-------- Extracted information

<file path="src/rtl/d7seg_scan_if.sv">
// Bus between the datapath and the 7-segment scanner: the load-side word and the display pins.
// The master side loads the shadow word and the slave side drives the anodes and segments.
interface d7seg_scan_if #(
  parameter int NDIG = 4
);
  logic              load;
  logic [4*NDIG-1:0] data;
  logic [NDIG-1:0]   dp;
  logic [NDIG-1:0]   dig_en;
  logic [NDIG-1:0]   an;
  logic [6:0]        seg;
  logic              dp_n;
  logic              frame_tick;

  modport master (
    output load, data, dp, dig_en,
    input  an, seg, dp_n, frame_tick
  );

  modport slave (
    input  load, data, dp, dig_en,
    output an, seg, dp_n, frame_tick
  );
endinterface

</file>
<file path="src/rtl/d7seg_scan.sv">
// Multiplexed NDIG-digit common-anode 7-segment driver with a shadow register and an anti-ghost blank window.
// Optional leading-zero blanking is enabled by defining D7SEG_SCAN_LZB_EN.
module d7seg_scan #(
  parameter int NDIG      = 4,
  parameter int SCAN_DIV  = 50000,
  parameter int BLANK_CYC = 16
) (
  input  logic          clk,
  input  logic          rst_n,
  d7seg_scan_if.slave   bus
);

  localparam int PW    = $clog2(SCAN_DIV);
  localparam int IW    = (NDIG > 1) ? $clog2(NDIG) : 1;
  localparam int NSLOT = 1 << IW;
  localparam logic [PW-1:0] PCNT_LAST = PW'(SCAN_DIV - 1);
  localparam logic [IW-1:0] IDX_LAST  = IW'(NDIG - 1);

  generate
    if (NDIG < 1 || NDIG > 8) begin : g_bad_ndig
      $error("d7seg_scan: NDIG must be in 1..8");
    end
    if (SCAN_DIV < 2) begin : g_bad_div
      $error("d7seg_scan: SCAN_DIV must be >= 2");
    end
    if (BLANK_CYC < 0 || BLANK_CYC >= SCAN_DIV) begin : g_bad_blank
      $error("d7seg_scan: BLANK_CYC must be in 0..SCAN_DIV-1");
    end
  endgenerate

  logic [PW-1:0]     pcnt_q, pcnt_d;
  logic [IW-1:0]     idx_q, idx_d;
  logic [4*NDIG-1:0] data_q;
  logic [NDIG-1:0]   dp_q;
  logic [NDIG-1:0]   en_q;
  logic [NDIG-1:0]   an_q, an_d;
  logic [6:0]        seg_q, seg_d;
  logic              dp_n_q, dp_n_d;
  logic              frame_tick_q;
  logic              slot_end;
  logic              wrap;
  logic              in_blank;

  // Per-slot views padded to a power of two so idx_q never indexes past the array.
  logic [3:0]        nib [NSLOT];
  logic [NSLOT-1:0]  en_ext;
  logic [NSLOT-1:0]  dp_ext;
  logic [NSLOT-1:0]  lzb_mask;

  function automatic logic [6:0] decode(input logic [3:0] n);
    logic [6:0] s;
    case (n)
      4'h0: s = 7'b1000000;
      4'h1: s = 7'b1111001;
      4'h2: s = 7'b0100100;
      4'h3: s = 7'b0110000;
      4'h4: s = 7'b0011001;
      4'h5: s = 7'b0010010;
      4'h6: s = 7'b0000010;
      4'h7: s = 7'b1111000;
      4'h8: s = 7'b0000000;
      4'h9: s = 7'b0010000;
      4'hA: s = 7'b0001000;
      4'hB: s = 7'b0000011;
      4'hC: s = 7'b1000110;
      4'hD: s = 7'b0100001;
      4'hE: s = 7'b0000110;
      default: s = 7'b0001110;
    endcase
    return s;
  endfunction

  generate
    for (genvar gi = 0; gi < NSLOT; gi++) begin : g_slot
      if (gi < NDIG) begin : g_real
        assign nib[gi]    = data_q[4*gi +: 4];
        assign en_ext[gi] = en_q[gi];
        assign dp_ext[gi] = dp_q[gi];
      end else begin : g_pad
        assign nib[gi]    = 4'h0;
        assign en_ext[gi] = 1'b0;
        assign dp_ext[gi] = 1'b0;
      end
    end
  endgenerate

`ifdef D7SEG_SCAN_LZB_EN
  // Walk from the most significant digit down; digit 0 is deliberately excluded.
  always_comb begin : lzb_calc
    logic all_zero;
    lzb_mask = '0;
    all_zero = 1'b1;
    for (int k = NDIG - 1; k >= 1; k--) begin
      all_zero    = all_zero && (nib[k] == 4'h0);
      lzb_mask[k] = all_zero;
    end
  end
`else
  assign lzb_mask = '0;
`endif

  assign slot_end = (pcnt_q == PCNT_LAST);
  assign wrap     = slot_end && (idx_q == IDX_LAST);
  assign in_blank = int'(pcnt_q) < BLANK_CYC;

  always_comb begin
    pcnt_d = slot_end ? '0 : pcnt_q + PW'(1);
    idx_d  = idx_q;
    if (slot_end) begin
      idx_d = (idx_q == IDX_LAST) ? '0 : idx_q + IW'(1);
    end
  end

  always_comb begin
    an_d   = '1;
    seg_d  = 7'h7F;
    dp_n_d = 1'b1;
    if (!in_blank && en_ext[idx_q]) begin
      if (lzb_mask[idx_q]) begin
        // A suppressed leading zero keeps its decimal point visible.
        if (dp_ext[idx_q]) begin
          an_d   = ~(NDIG'(1) << idx_q);
          dp_n_d = 1'b0;
        end
      end else begin
        an_d   = ~(NDIG'(1) << idx_q);
        seg_d  = decode(nib[idx_q]);
        dp_n_d = ~dp_ext[idx_q];
      end
    end
  end

  always_ff @(posedge clk or negedge rst_n) begin
    if (!rst_n) begin
      pcnt_q       <= '0;
      idx_q        <= '0;
      data_q       <= '0;
      dp_q         <= '0;
      en_q         <= '0;
      an_q         <= '1;
      seg_q        <= 7'h7F;
      dp_n_q       <= 1'b1;
      frame_tick_q <= 1'b0;
    end else begin
      pcnt_q       <= pcnt_d;
      idx_q        <= idx_d;
      if (bus.load) begin
        data_q <= bus.data;
        dp_q   <= bus.dp;
        en_q   <= bus.dig_en;
      end
      an_q         <= an_d;
      seg_q        <= seg_d;
      dp_n_q       <= dp_n_d;
      frame_tick_q <= wrap;
    end
  end

  assign bus.an         = an_q;
  assign bus.seg        = seg_q;
  assign bus.dp_n       = dp_n_q;
  assign bus.frame_tick = frame_tick_q;

endmodule

</file>
<file path="src/flat_wrapper.sv">
// flat-port wrapper written by rule: the top's interface ports become plain ports
module d7seg_scan_flat 
#(
  parameter int NDIG      = 4,
  parameter int SCAN_DIV  = 50000,
  parameter int BLANK_CYC = 16
)
  (clk, rst_n, bus_load, bus_data, bus_dp, bus_dig_en, bus_an, bus_seg, bus_dp_n, bus_frame_tick);
  d7seg_scan_if #(.NDIG(NDIG)) bus_i ();
  input  logic clk;
  input  logic rst_n;
  input wire logic [$bits(bus_i.load)-1:0] bus_load;
  input wire logic [$bits(bus_i.data)-1:0] bus_data;
  input wire logic [$bits(bus_i.dp)-1:0] bus_dp;
  input wire logic [$bits(bus_i.dig_en)-1:0] bus_dig_en;
  output wire logic [$bits(bus_i.an)-1:0] bus_an;
  output wire logic [$bits(bus_i.seg)-1:0] bus_seg;
  output wire logic [$bits(bus_i.dp_n)-1:0] bus_dp_n;
  output wire logic [$bits(bus_i.frame_tick)-1:0] bus_frame_tick;
  assign bus_i.load = bus_load;
  assign bus_i.data = bus_data;
  assign bus_i.dp = bus_dp;
  assign bus_i.dig_en = bus_dig_en;
  assign bus_an = bus_i.an;
  assign bus_seg = bus_i.seg;
  assign bus_dp_n = bus_i.dp_n;
  assign bus_frame_tick = bus_i.frame_tick;
  d7seg_scan #(.NDIG(NDIG), .SCAN_DIV(SCAN_DIV), .BLANK_CYC(BLANK_CYC)) u_core (.clk(clk), .rst_n(rst_n), .bus(bus_i));
endmodule
</file>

----------------

## Task description
In the records above, find each line that holds the word "input"; copy all such lines.

## Answer space
    input  an, seg, dp_n, frame_tick
    input  load, data, dp, dig_en,
  input  logic          clk,
  input  logic          rst_n,
  function automatic logic [6:0] decode(input logic [3:0] n);
  input  logic clk;
  input  logic rst_n;
  input wire logic [$bits(bus_i.load)-1:0] bus_load;
  input wire logic [$bits(bus_i.data)-1:0] bus_data;
  input wire logic [$bits(bus_i.dp)-1:0] bus_dp;
  input wire logic [$bits(bus_i.dig_en)-1:0] bus_dig_en;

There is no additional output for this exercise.